The goal is to have the model be more robust in multiple tasks - to be able to generalize better, not just on a single task but in as many as possible.

For this, FLAN does instruct tuning using a dataset that combines different types of instructions like: translation, summarization, q/a, sentiment analysis, etc. They built a dataset that includes, in clusters, instructions from all these (and more) tasks.

At the end of the tuning, they expect the model to have become better at generalizing.

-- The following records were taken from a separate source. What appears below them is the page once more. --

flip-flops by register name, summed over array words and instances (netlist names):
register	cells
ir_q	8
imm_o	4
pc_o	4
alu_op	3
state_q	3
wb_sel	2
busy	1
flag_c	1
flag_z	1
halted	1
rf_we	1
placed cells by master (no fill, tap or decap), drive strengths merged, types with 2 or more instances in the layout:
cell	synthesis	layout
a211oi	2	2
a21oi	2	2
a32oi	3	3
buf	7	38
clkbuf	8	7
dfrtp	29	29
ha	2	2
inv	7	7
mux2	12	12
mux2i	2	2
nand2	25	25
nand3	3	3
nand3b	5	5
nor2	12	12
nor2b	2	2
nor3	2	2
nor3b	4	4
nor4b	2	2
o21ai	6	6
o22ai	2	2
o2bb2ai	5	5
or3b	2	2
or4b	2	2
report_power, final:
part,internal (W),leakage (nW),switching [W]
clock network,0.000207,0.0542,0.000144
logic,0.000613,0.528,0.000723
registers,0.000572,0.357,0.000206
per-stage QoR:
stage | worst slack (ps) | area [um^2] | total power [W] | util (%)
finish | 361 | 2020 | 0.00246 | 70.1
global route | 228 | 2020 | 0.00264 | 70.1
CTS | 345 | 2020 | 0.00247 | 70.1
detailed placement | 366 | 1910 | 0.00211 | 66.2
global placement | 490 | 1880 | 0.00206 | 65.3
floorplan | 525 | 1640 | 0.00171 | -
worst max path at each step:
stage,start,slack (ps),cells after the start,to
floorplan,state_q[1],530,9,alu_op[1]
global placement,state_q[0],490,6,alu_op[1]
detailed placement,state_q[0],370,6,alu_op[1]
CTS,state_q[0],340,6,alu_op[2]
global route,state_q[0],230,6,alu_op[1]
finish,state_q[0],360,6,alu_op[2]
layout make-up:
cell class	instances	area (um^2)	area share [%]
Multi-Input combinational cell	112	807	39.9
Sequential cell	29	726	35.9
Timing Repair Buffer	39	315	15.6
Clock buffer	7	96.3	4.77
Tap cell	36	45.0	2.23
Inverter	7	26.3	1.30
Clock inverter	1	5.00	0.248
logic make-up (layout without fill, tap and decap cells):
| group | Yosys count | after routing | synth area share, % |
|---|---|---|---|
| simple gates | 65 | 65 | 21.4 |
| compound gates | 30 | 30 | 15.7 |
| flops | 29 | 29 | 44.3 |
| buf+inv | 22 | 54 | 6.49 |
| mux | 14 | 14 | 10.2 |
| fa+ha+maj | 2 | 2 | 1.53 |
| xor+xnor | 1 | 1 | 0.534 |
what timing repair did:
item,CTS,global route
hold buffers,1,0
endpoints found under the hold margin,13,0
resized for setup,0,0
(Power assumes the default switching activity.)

For this reason, they want to test it in some tasks that were not seen during training.

Lets suppose that we have these tasks: translation, summarization, q/a, sentiment analysis
Lets also suppose that we build a dataset that includes instructions for the first 3 tasks in the list above.
After the fine tuning, we want to see if the model actually learned and became better at generalizations. So we do a test using ‘sentiment analysis’, which was not included in the fine tuning. Hopefully we will see a good result.

The paper mentions that this works well in rather large models, while it can cause decreased performance in smaller models.

Now to your 2nd question:

For our practical use cases, where we, well, I, don’t have access to computing power to fine tune a model bigger than 20B params, meaning I have to deal only with smaller models, those equal or under 7B params, for these cases, my recommendation is: fine-tune on a single task.

In fact, as the paper says and as we annotated above, doing multi-task training on smaller models is counter-productive. So: Lets do fine tuning with datasets corresponding to our single task.

Does it make sense?

Thoughts?

1 Like

Or in bigger models instead of doing fine tuning one can use the lora add ons (the trainable matrices as add ons instead of changing model weights).